Among Worlds - Trouble I've Seen - March 2021

Page 20

Ukulele Therapy

I picked up the ukulele. It helped me lay down my trauma.

By Rebecca Hopkins

I

got it for free from another American expat friend who was moving away from our shared town of Palangkaraya, Indonesia. It was in her pile of faded clothes and no-longer-used DUPLOs—things that weren’t worth packing up and moving. I thought it was just a small toy guitar for kids. I brought it home and it mostly sat against a wall, plucked at occasionally by one of my kids or their friends, its strings sounding off-key and rude. Then a few months later, when I had just a little breather from homeschooling my kids and hosting house guests, I picked it up. I had my reasons to try something new. Actually, I had quite a long list. In the past handful of years, we’d been through crisis after crisis: an airplane accident, an evacuation, life-threatening emergency surgery for our three-year-old son, and the death of a close friend in my husband’s arms.
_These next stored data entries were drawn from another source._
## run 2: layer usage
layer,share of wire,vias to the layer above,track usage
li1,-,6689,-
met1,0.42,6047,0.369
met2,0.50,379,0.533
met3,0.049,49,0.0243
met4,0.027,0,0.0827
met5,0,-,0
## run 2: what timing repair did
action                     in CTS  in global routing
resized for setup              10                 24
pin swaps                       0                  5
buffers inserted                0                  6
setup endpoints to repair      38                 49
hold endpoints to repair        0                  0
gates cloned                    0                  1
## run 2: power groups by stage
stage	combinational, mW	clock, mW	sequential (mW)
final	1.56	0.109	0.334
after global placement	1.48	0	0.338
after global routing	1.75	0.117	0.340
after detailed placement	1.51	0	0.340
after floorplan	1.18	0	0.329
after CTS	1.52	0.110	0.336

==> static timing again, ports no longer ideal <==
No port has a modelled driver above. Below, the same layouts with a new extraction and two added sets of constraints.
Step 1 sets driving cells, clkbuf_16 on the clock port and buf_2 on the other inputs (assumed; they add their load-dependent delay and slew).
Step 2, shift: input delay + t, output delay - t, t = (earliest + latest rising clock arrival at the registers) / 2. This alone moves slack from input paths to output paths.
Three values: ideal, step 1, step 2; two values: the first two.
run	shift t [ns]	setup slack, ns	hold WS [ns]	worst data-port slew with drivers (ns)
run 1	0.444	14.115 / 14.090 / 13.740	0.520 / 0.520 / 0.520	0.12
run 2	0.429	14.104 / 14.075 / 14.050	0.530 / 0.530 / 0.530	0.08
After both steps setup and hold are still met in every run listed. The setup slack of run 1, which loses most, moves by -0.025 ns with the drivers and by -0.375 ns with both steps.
Background: an optimization exercise with open tools, aiming at small area and a short achievable clock period. Do not read the settings as production practice. In this exercise RTL edits were held to simulation tests only and were not proved equivalent to the original.

==> flow/design.v (outline; a module is shown in full before it is edited, if it fits) <==
// module tumbler_core: 335 lines
// module tumbler_mac: 2247 lines
module tumbler_core (
    input  wire        clk,
    input  wire        rst_n,         
    input  wire        cmd_start,
    input  wire        cmd_stop,
    input  wire        cmd_restart,
    input  wire        freeze,
    input  wire [15:0] wdog,
    input  wire        tick,
    input  wire [7:1]  ev_in,
    output wire [11:0] imem_addr,
    input  wire [31:0] imem_data,
    output wire [11:0] dmem_addr,
    input  wire [63:0] dmem_rdata,
    output wire        dmem_we,
    output wire [63:0] dmem_wdata,
    output wire [2:0]  state,
    output wire [7:0]  pend,
    output wire [3:0]  trap_cause,
    output wire [12:0] trap_pc,
    output wire [31:0] trap_arg
);
  // ...
==> flow/run.sh <==
#!/bin/bash
# synth_recipe.tcl (not shown) runs the flow's synth.tcl, then flattens the netlist and writes it again
# the make line also repeats each setting of config.mk as NAME=value (left out here)
make -C /OpenROAD-flow-scripts/flow DESIGN_CONFIG=/design/flow/config.mk WORK_HOME=/design/flow/orfs CLKGATE_MAP_FILE= SYNTH_SCRIPT=/design/flow/synth_recipe.tcl finish
==> flow/config.mk <==
export PLATFORM = sky130hd
export DESIGN_NAME = tumbler_core
export DESIGN_NICKNAME = tumbler_core
export VERILOG_FILES = /design/flow/design.v
export SDC_FILE = /design/flow/constraint.sdc
export NUM_CORES = 4
export LEC_CHECK = 0
export CAP_MARGIN = 20
export CORE_MARGIN = 2
export CORE_UTILIZATION = 40
export SLEW_MARGIN = 20
==> flow/constraint.sdc <==
create_clock -name core_clock -period 22.0 [get_ports {clk}]
set_input_delay 4.4000 -clock core_clock [delete_from_list [all_inputs] [get_ports {clk}]]
set_output_delay 4.4000 -clock core_clock [all_outputs]
set_load 0.01 [all_outputs]
From an optimization exercise on the open Yosys and OpenROAD flow, aimed at small area, a short achievable clock period and few clock cycles per item; shortcuts taken in it are not production practice. Function was not checked in any run shown here: the RTL went through the layout flow alone.

<file path="config.mk">
export PLATFORM = sky130hd
export DESIGN_NAME = prl_tag_engine
export DESIGN_NICKNAME = prl_tag_engine
export VERILOG_FILES = /design/flow/design.v
export SDC_FILE = /design/flow/constraint.sdc
export NUM_CORES = 8
export LEC_CHECK = 0
export CAP_MARGIN = 20
export CORE_MARGIN = 2
export CORE_UTILIZATION = 25
export CTS_CLUSTER_DIAMETER = 100
export CTS_CLUSTER_SIZE = 20
export PLACE_DENSITY = 0.45
export SETUP_SLACK_MARGIN = 5
export SLEW_MARGIN = 20
</file>
<file path="constraint.sdc">
create_clock -name core_clock -period 8.0 [get_ports {clk}]
set_input_delay 1.6000 -clock core_clock [delete_from_list [all_inputs] [get_ports {clk}]]
set_output_delay 1.6000 -clock core_clock [all_outputs]
set_load 0.01 [all_outputs]
</file>
From an optimization exercise on the open Yosys and OpenROAD flow, aimed at small area, a short achievable clock period and few clock cycles per item; shortcuts taken in it are not production practice. Only simulation tests tie the RTL to the original design; equivalence was not proved. Power and IR drop assume default switching activity.

## JK
Design mxq_block, start of the top module:
module mxq_block (
    input  wire         clk,
    input  wire         rst,         
    input  wire         in_valid,
    output wire         in_ready,
    input  wire [31:0]  in_data,     
    input  wire [2:0]   in_fmt,      
    input  wire         in_rmode,    
    output wire         out_valid,
    input  wire         out_ready,
    output wire [7:0]   out_scale,
    output wire [255:0] out_elems,
    output wire [5:0]   out_flush,
    output wire         out_nan
);
For scale: about 2,100 cells after synthesis, about 930 flip-flops, about 310 I/O pins, ~0.030 mm2 of cells after synthesis.
Settings: LEC_CHECK=0, CAP_MARGIN=20, CORE_MARGIN=2, CORE_UTILIZATION=65, PLACE_DENSITY=0.75, SLEW_MARGIN=20; clock period 14.0 ns.
standard.sh (not shown) runs the stock make flow with config.mk's settings and CLKGATE_MAP_FILE= SYNTH_SCRIPT=/design/flow/synth_recipe.tcl, a recipe that flattens the netlist after the stock synthesis.
==> flow/flow/run.sh <==
#!/bin/bash
# Layout flow: the standard layout (standard synthesis, floorplan,
# placement, CTS, routing) with two changes:
#  * the input and output ports are buffered with sky130_fd_sc_hd__buf_1
#    instead of the delay buffer that buffer_ports picks by default (every
#    port still gets its own buffer);
#  * timing repair aims for more setup slack than the default, so that it
#    works on the paths that set the achieved period. The clock period and
#    the I/O constraints are the design's, unchanged;
#  * clock tree: larger sink clusters and no dummy loads.
set -euo pipefail
export BUFFER_PORTS_ARGS="-buffer_cell sky130_fd_sc_hd__buf_1"
export SETUP_SLACK_MARGIN=9.9
export CTS_ARGS="-sink_clustering_enable -repair_clock_nets -sink_clustering_size 28 -sink_clustering_max_diameter 90 -dont_use_dummy_load"
bash standard.sh "BUFFER_PORTS_ARGS=$BUFFER_PORTS_ARGS" "SETUP_SLACK_MARGIN=$SETUP_SLACK_MARGIN" "CTS_ARGS=$CTS_ARGS" finish > standard_flow.log 2>&1
test -f out/final.def
JK: done, clean on timing, DRC and antenna
Testbench counts of JK, summed over its fixed seeds: cycles 16,664, items 512.
This is an optimization exercise on Yosys and OpenROAD, whose aim is small area, a short achievable clock period and few clock cycles per item, not a production implementation.
Where RTL was checked, it was by simulation tests only, not by an equivalence proof against the original.
No functional check of the RTL was part of run 1.
Power and IR drop assume default switching activity.

==> flow/design.v (outline; a module is shown in full before it is edited, if it fits) <==
// module voler_mac: 238 lines
// module vm_booth: 1034 lines
// module vm_csa: 7 lines
// module vm_ha: 4 lines
// module vm_pp: 3 lines
// module vm_fa: 4 lines
module voler_mac (
    input  wire        clk,
    input  wire        rst,
    input  wire        in_valid,
    output wire        in_ready,
    input  wire [31:0] in_instr,
    input  wire [23:0] in_x0,
    input  wire [23:0] in_y0,
    input  wire [23:0] in_x1,
    input  wire [23:0] in_y1,
    output reg         out_valid,
    output reg  [23:0] out_data
);
  // ...
==> flow/flow/run.sh <==
#!/bin/bash
# The standard layout (standard.sh), with repair_timing asked for extra
# setup margin at the design's clock period; the SDC is not changed.
# Make's output goes to flow_make.log here; ORFS keeps each step's full log
# under orfs/logs.
set -euo pipefail
MARGIN=15
bash standard.sh SETUP_SLACK_MARGIN=$MARGIN finish > flow_make.log 2>&1
==> flow/standard.sh <==
#!/bin/bash
# synth_recipe.tcl (not shown) runs the flow's synth.tcl, then flattens the netlist and writes it again
# the make line also repeats each setting of config.mk as NAME=value (left out here)
make -C /OpenROAD-flow-scripts/flow DESIGN_CONFIG=/design/flow/config.mk WORK_HOME=/design/flow/orfs CLKGATE_MAP_FILE= SYNTH_SCRIPT=/design/flow/synth_recipe.tcl "${@:-finish}"
==> flow/config.mk <==
export PLATFORM = sky130hd
export DESIGN_NAME = voler_mac
export DESIGN_NICKNAME = voler_mac
export VERILOG_FILES = /design/flow/design.v
export SDC_FILE = /design/flow/constraint.sdc
export NUM_CORES = 4
export LEC_CHECK = 0
export CAP_MARGIN = 20
export CORE_MARGIN = 2
export CORE_UTILIZATION = 40
export SLEW_MARGIN = 20
export SYNTH_HIERARCHICAL = 1
==> flow/constraint.sdc <==
create_clock -name core_clock -period 20.0 [get_ports {clk}]
set_input_delay 4.0000 -clock core_clock [delete_from_list [all_inputs] [get_ports {clk}]]
set_output_delay 4.0000 -clock core_clock [all_outputs]
set_load 0.01 [all_outputs]
==> flow_summary.toml, run 1 <==
[place]
port_buffers = 151

[status]
status = "no timing/DRC/antenna violations"

[floorplan]
well_tap_count = 2310
core_um2 = 172000
die_w_um = 420

[critical_path]
critPathBufInv = 6
worst-r2r-cell-count = 23
r2r_start = "a1[0]"
critPathSlowestCell = "mux4_4"
r2r_slack_ns = 14.10

[final_layout]
multiInputGateArea_um2 = 54600
num_antenna_cells = 8
seq_area_um2 = 15200
final_cell_mix = "xnor2_1, fa_1, a22oi_2"
area_share_nonclk_buffers_pct = 5.98

[global_route]
antenna_found_initial = 23
top_usage_layer = "met2"

[detailed_routing]
drtIter0Drc = 6733

[power_and_ir_drop]
combPwrFrac_pct = 74.3
clkPwrFrac_pct = 10.2
leakage_nw = 29.0
p_clk_mw = 1.50

[hold_path]
min_path_type = "flip-flop to flip-flop"
holdCritStartpoint = "f0[15]"

[timing]
rsz0062_at_grt = "true"
This is an optimization exercise on Yosys and OpenROAD, whose aim is small area and a short achievable clock period, not a production implementation.
Only the layout flow was run in this run; the RTL was not checked for function there.

--- config.mk ---
export PLATFORM = sky130hd
export DESIGN_NAME = pst_rx
export DESIGN_NICKNAME = pst_rx
export VERILOG_FILES = /design/flow/design.v
export SDC_FILE = /design/flow/constraint.sdc
export NUM_CORES = 4
export LEC_CHECK = 0
export CAP_MARGIN = 20
export CORE_MARGIN = 2
export CORE_UTILIZATION = 40
export PLACE_DENSITY = 0.6
export SLEW_MARGIN = 20
--- design.v ---
module pst_phy_rx (
    input  wire        clk,
    input  wire        rst,            
    input  wire        in_valid,       
    input  wire [65:0] in_data,        
    input  wire        inv_auto,       
    input  wire        restart,        
    input  wire        lockloss_clr,   
    output reg         out_valid,      
    output reg         out_ctrl,       
    output reg  [63:0] out_data,       
    output reg         locked,         
    output reg         rx_inv,         
    output reg         inv_event,      
    output reg  [31:0] blkerr,         
    output reg  [15:0] lockloss        
);
    localparam [6:0] HUNT_BLOCKS  = 7'd64;   
    localparam [6:0] DROP_ERRORS  = 7'd16;   
    localparam [5:0] INV_BLOCKS   = 6'd32;   
    reg  [65:0] prev_word;     
    reg  [6:0]  boundary;      
    reg  [6:0]  hunt_cnt;      
    reg  [63:0] err_hist;      
    reg  [5:0]  inv_run;       
    reg  [57:0] scr_state;     
    wire [65:0]  word      = in_data ^ {66{rx_inv}};
    wire [131:0] window    = {word, prev_word};
    wire [131:0] shifted   = window >> boundary;
    wire [65:0]  block     = shifted[65:0];
    wire [1:0]   hdr       = {block[0], block[1]};
    wire         hdr_valid = hdr[1] ^ hdr[0];
    wire [63:0]  scrambled = block[65:2];
    wire [121:0] scr_ext = {scrambled, scr_state};
    reg  [63:0]  payload;
    integer j;
    always @(*) begin
        for (j = 0; j < 64; j = j + 1)
            payload[j] = scr_ext[58 + j] ^ scr_ext[19 + j] ^ scr_ext[j];
    end
    wire [63:0] cpl = ~payload;
    wire is_train   = (cpl[7:0] == 8'h01) && (cpl[15:12] == 4'h0) &&
                      (cpl[63:16] == 48'h3C3C_3C3C_3C3C);
    wire is_losidle = (cpl[7:0] == 8'h02) && (cpl[8] == 1'b0);
    wire is_idle    = (cpl[7:0] == 8'h03) && (cpl[63:8] == 56'd0);
    wire is_cpl     = (hdr == 2'b01) && (is_train || is_losidle || is_idle);
    wire [63:0] hist_next = {err_hist[62:0], ~hdr_valid};
    reg  [6:0]  err_count;
    integer k;
    always @(*) begin
        err_count = 7'd0;
        for (k = 0; k < 64; k = k + 1)
            err_count = err_count + {6'd0, hist_next[k]};
    end
    wire [5:0] inv_run_next = (inv_run == INV_BLOCKS) ? INV_BLOCKS : inv_run + 6'd1;
    always @(posedge clk) begin
        if (rst) begin
            prev_word <= 66'd0;
            boundary  <= 7'd0;
            hunt_cnt  <= 7'd0;
            err_hist  <= 64'd0;
            inv_run   <= 6'd0;
            scr_state <= 58'd0;
            out_valid <= 1'b0;
            out_ctrl  <= 1'b0;
            out_data  <= 64'd0;
            locked    <= 1'b0;
            rx_inv    <= 1'b0;
            inv_event <= 1'b0;
            blkerr    <= 32'd0;
            lockloss  <= 16'd0;
        end else begin
            out_valid <= 1'b0;
            inv_event <= 1'b0;
            if (lockloss_clr)
                lockloss <= 16'd0;
            if (in_valid) begin
                prev_word <= word;
                scr_state <= scrambled[63:6];
            end
            if (restart) begin
                rx_inv   <= 1'b0;
                locked   <= 1'b0;
                hunt_cnt <= 7'd0;
                inv_run  <= 6'd0;
            end else if (in_valid) begin
                if (!locked) begin
                    if (hdr_valid) begin
                        if (hunt_cnt + 7'd1 == HUNT_BLOCKS) begin
                            locked   <= 1'b1;
                            hunt_cnt <= 7'd0;
                            err_hist <= 64'd0;
                            inv_run  <= 6'd0;
                        end else begin
                            hunt_cnt <= hunt_cnt + 7'd1;
                        end
                    end else begin
                        hunt_cnt <= 7'd0;
                        boundary <= (boundary == 7'd65) ? 7'd0 : boundary + 7'd1;
                    end
                end else begin
                    err_hist <= hist_next;
                    if (!hdr_valid)
                        blkerr <= blkerr + 32'd1;
                    if (hdr_valid) begin
                        out_valid <= 1'b1;
                        out_ctrl  <= hdr[1];
                        out_data  <= payload;
                    end
                    if (err_count >= DROP_ERRORS) begin
                        locked   <= 1'b0;
                        hunt_cnt <= 7'd0;
                        inv_run  <= 6'd0;
                        if (lockloss != 16'hFFFF || lockloss_clr)
                            lockloss <= lockloss_clr ? 16'd1 : lockloss + 16'd1;
                    end else if (is_cpl) begin
                        inv_run <= inv_run_next;
                        if (inv_auto && inv_run_next == INV_BLOCKS) begin
                            rx_inv    <= 1'b1;
                            inv_event <= 1'b1;
                            locked    <= 1'b0;
                            hunt_cnt  <= 7'd0;
                            inv_run   <= 6'd0;
                        end
                    end else begin
                        inv_run <= 6'd0;
                    end
                end
            end
        end
    end
endmodule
While the various moments of trauma were over, I was on edge and couldn’t sleep. Some days I could barely breathe. Somehow, I figured out it was a real instrument, that it had a name—that it was actually a ukulele, and that it could be tuned and learned. 19

Among Worlds

And now that it had a name, it seemed like this tiny instrument deserved a chance to be heard. YouTube could teach me how to tune it. It showed me chords and songs. And with softer and fewer strings, YouTube argued, it’s easier to learn than a guitar. Softer and fewer. Just what I needed. Music had been a childhood friend of mine. As a kid in America, I learned piano from nearly a dozen different teachers because I moved a lot. And I lived in an Army community that moved a lot—my piano teachers moved, too, even during the years when I didn’t. Thankfully, my piano went with us, bouncing in huge moving trucks that knocked its notes out of tune as it crossed state lines. I could play that piano loud and hard, or soft and smooth, and these methods all had gorgeous Italian names. I couldn’t have put this into words as a kid, but I was trying to make sense of a transitory life by playing the orderly Bach inventions. And I was grieving lost friends and homes by leaning into the dramatic arabesques. And I was figuring out who I was by connecting to something beyond myself and something deep within myself.